_What you need to do:_
The material below contains a line with "Inverter,151,576" and a line with "slack for setup (ns): 0.496 / 0.446 / -0.486". Copy exactly those two lines and all lines between them.

_Extracted information:_

################

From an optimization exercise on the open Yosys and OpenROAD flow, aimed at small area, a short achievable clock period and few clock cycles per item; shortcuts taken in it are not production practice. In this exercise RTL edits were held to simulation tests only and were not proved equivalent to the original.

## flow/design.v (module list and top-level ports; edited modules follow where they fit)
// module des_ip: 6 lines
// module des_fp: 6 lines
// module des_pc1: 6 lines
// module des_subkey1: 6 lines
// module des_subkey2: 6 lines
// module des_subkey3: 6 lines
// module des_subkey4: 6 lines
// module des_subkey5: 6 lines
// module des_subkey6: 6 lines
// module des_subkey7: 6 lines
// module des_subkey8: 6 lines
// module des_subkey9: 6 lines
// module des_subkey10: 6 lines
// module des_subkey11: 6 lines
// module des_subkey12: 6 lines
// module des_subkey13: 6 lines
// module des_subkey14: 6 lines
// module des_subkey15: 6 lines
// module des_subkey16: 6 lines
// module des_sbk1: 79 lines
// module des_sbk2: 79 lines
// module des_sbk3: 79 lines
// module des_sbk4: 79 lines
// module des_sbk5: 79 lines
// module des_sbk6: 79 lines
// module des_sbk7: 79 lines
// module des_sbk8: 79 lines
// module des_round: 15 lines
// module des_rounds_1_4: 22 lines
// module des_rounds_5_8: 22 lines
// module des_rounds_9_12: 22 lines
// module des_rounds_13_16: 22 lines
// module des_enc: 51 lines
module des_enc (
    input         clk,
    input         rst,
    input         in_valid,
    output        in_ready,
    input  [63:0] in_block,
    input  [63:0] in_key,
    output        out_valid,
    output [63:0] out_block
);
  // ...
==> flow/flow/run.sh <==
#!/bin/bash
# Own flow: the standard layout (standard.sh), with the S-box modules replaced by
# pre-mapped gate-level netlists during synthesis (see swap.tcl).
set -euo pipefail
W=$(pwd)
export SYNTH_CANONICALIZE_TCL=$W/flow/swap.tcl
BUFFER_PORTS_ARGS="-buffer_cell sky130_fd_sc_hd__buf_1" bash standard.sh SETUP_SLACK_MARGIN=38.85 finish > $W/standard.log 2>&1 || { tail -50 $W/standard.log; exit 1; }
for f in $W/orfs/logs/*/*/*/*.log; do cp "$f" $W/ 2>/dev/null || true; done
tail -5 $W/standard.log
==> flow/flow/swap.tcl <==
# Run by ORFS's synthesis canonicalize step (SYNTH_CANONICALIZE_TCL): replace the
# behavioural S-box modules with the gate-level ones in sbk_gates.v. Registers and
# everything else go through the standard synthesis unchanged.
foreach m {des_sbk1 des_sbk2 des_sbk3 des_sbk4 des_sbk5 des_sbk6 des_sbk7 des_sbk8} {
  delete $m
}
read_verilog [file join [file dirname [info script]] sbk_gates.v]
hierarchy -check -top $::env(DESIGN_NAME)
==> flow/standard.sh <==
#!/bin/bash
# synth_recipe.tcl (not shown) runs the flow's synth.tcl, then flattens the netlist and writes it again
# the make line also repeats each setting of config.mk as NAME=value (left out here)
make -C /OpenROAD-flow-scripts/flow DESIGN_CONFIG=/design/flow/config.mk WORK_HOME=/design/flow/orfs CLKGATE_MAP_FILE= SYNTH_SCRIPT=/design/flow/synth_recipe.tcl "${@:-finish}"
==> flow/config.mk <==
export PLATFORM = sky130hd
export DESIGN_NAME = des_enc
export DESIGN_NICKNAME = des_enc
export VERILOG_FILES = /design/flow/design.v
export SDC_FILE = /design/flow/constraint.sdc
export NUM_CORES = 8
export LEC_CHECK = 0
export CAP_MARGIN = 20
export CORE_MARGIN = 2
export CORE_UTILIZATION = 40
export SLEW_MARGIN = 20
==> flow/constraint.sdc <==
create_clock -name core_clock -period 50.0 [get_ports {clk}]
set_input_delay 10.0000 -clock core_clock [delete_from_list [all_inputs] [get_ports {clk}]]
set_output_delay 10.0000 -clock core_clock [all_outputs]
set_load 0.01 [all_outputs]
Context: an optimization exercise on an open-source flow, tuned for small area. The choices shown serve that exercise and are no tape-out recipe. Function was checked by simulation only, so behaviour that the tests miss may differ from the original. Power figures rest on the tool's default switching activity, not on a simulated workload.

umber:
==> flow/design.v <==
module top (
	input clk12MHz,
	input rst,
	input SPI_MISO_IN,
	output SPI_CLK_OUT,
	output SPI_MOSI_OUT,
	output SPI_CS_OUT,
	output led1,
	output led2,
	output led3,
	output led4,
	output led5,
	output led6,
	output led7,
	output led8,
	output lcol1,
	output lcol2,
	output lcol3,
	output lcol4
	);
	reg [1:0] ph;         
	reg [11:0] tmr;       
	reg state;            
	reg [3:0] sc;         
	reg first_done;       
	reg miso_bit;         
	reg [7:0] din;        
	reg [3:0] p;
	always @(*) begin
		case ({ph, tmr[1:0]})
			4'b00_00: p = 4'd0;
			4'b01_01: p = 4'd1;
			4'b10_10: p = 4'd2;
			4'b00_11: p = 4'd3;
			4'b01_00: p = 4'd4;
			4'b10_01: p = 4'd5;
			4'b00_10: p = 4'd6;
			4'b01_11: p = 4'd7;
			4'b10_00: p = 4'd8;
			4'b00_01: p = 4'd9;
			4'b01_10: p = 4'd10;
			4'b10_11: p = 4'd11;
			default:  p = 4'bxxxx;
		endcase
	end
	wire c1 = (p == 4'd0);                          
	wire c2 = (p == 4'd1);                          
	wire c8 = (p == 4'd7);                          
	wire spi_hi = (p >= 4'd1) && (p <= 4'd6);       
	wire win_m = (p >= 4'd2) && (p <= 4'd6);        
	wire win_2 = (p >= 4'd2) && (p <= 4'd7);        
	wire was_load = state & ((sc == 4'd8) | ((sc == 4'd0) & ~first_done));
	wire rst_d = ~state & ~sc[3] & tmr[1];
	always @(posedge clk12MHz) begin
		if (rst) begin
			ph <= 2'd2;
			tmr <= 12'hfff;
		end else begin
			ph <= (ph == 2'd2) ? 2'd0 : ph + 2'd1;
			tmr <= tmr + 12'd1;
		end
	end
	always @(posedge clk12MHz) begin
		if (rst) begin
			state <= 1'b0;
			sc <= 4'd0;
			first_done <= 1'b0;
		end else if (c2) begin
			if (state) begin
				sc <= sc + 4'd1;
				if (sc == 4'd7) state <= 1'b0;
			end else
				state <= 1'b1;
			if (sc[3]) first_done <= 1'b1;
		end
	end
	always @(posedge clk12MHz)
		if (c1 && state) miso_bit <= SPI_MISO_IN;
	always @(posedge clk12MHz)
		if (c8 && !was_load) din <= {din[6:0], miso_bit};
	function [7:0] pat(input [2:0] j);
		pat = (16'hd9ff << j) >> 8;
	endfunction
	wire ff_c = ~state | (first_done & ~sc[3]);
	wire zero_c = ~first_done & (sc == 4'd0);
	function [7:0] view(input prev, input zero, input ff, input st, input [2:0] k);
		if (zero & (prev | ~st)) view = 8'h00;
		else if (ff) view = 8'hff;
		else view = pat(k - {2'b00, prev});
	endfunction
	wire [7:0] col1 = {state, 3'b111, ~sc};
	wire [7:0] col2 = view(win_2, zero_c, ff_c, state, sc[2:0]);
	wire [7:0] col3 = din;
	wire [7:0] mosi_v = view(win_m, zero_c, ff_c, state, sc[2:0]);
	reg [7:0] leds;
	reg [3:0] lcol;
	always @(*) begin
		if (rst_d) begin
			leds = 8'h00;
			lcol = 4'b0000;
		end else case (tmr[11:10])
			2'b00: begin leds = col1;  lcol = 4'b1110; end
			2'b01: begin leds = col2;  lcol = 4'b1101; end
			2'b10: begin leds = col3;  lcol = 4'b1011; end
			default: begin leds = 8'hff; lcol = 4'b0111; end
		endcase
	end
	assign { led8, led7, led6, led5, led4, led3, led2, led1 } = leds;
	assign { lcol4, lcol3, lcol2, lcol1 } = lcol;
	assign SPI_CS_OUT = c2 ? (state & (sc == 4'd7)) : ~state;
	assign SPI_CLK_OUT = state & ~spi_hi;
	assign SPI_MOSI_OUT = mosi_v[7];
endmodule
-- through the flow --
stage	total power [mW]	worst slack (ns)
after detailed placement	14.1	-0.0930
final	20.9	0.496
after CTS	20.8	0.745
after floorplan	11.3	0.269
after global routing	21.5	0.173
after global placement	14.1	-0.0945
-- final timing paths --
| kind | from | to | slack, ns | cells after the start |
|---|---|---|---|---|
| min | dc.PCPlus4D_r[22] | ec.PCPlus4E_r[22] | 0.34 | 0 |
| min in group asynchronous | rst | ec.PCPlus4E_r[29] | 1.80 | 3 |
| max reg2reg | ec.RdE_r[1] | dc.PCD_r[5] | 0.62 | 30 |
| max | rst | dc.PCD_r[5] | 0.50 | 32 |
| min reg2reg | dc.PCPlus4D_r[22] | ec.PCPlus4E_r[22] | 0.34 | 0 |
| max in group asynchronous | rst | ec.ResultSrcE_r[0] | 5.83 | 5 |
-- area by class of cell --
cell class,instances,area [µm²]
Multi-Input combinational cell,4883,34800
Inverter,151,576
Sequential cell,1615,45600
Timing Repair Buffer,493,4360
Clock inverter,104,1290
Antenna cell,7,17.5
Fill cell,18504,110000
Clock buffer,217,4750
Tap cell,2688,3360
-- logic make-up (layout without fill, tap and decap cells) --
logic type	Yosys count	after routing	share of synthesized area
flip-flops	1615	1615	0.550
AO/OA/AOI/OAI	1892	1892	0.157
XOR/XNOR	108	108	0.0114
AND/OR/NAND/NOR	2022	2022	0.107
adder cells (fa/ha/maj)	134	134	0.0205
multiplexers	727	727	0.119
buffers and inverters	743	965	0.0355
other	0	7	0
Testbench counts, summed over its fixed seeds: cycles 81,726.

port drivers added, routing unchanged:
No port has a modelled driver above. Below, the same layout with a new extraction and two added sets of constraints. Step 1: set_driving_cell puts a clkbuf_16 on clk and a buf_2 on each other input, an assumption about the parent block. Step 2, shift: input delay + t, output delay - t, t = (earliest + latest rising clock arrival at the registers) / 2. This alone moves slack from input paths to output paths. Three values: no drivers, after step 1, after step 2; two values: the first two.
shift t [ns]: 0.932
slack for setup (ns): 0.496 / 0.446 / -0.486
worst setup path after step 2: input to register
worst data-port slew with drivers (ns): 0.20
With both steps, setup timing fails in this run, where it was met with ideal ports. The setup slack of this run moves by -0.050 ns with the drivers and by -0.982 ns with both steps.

################

_Task response:_
Inverter,151,576
Sequential cell,1615,45600
Timing Repair Buffer,493,4360
Clock inverter,104,1290
Antenna cell,7,17.5
Fill cell,18504,110000
Clock buffer,217,4750
Tap cell,2688,3360
-- logic make-up (layout without fill, tap and decap cells) --
logic type	Yosys count	after routing	share of synthesized area
flip-flops	1615	1615	0.550
AO/OA/AOI/OAI	1892	1892	0.157
XOR/XNOR	108	108	0.0114
AND/OR/NAND/NOR	2022	2022	0.107
adder cells (fa/ha/maj)	134	134	0.0205
multiplexers	727	727	0.119
buffers and inverters	743	965	0.0355
other	0	7	0
Testbench counts, summed over its fixed seeds: cycles 81,726.

port drivers added, routing unchanged:
No port has a modelled driver above. Below, the same layout with a new extraction and two added sets of constraints. Step 1: set_driving_cell puts a clkbuf_16 on clk and a buf_2 on each other input, an assumption about the parent block. Step 2, shift: input delay + t, output delay - t, t = (earliest + latest rising clock arrival at the registers) / 2. This alone moves slack from input paths to output paths. Three values: no drivers, after step 1, after step 2; two values: the first two.
shift t [ns]: 0.932
slack for setup (ns): 0.496 / 0.446 / -0.486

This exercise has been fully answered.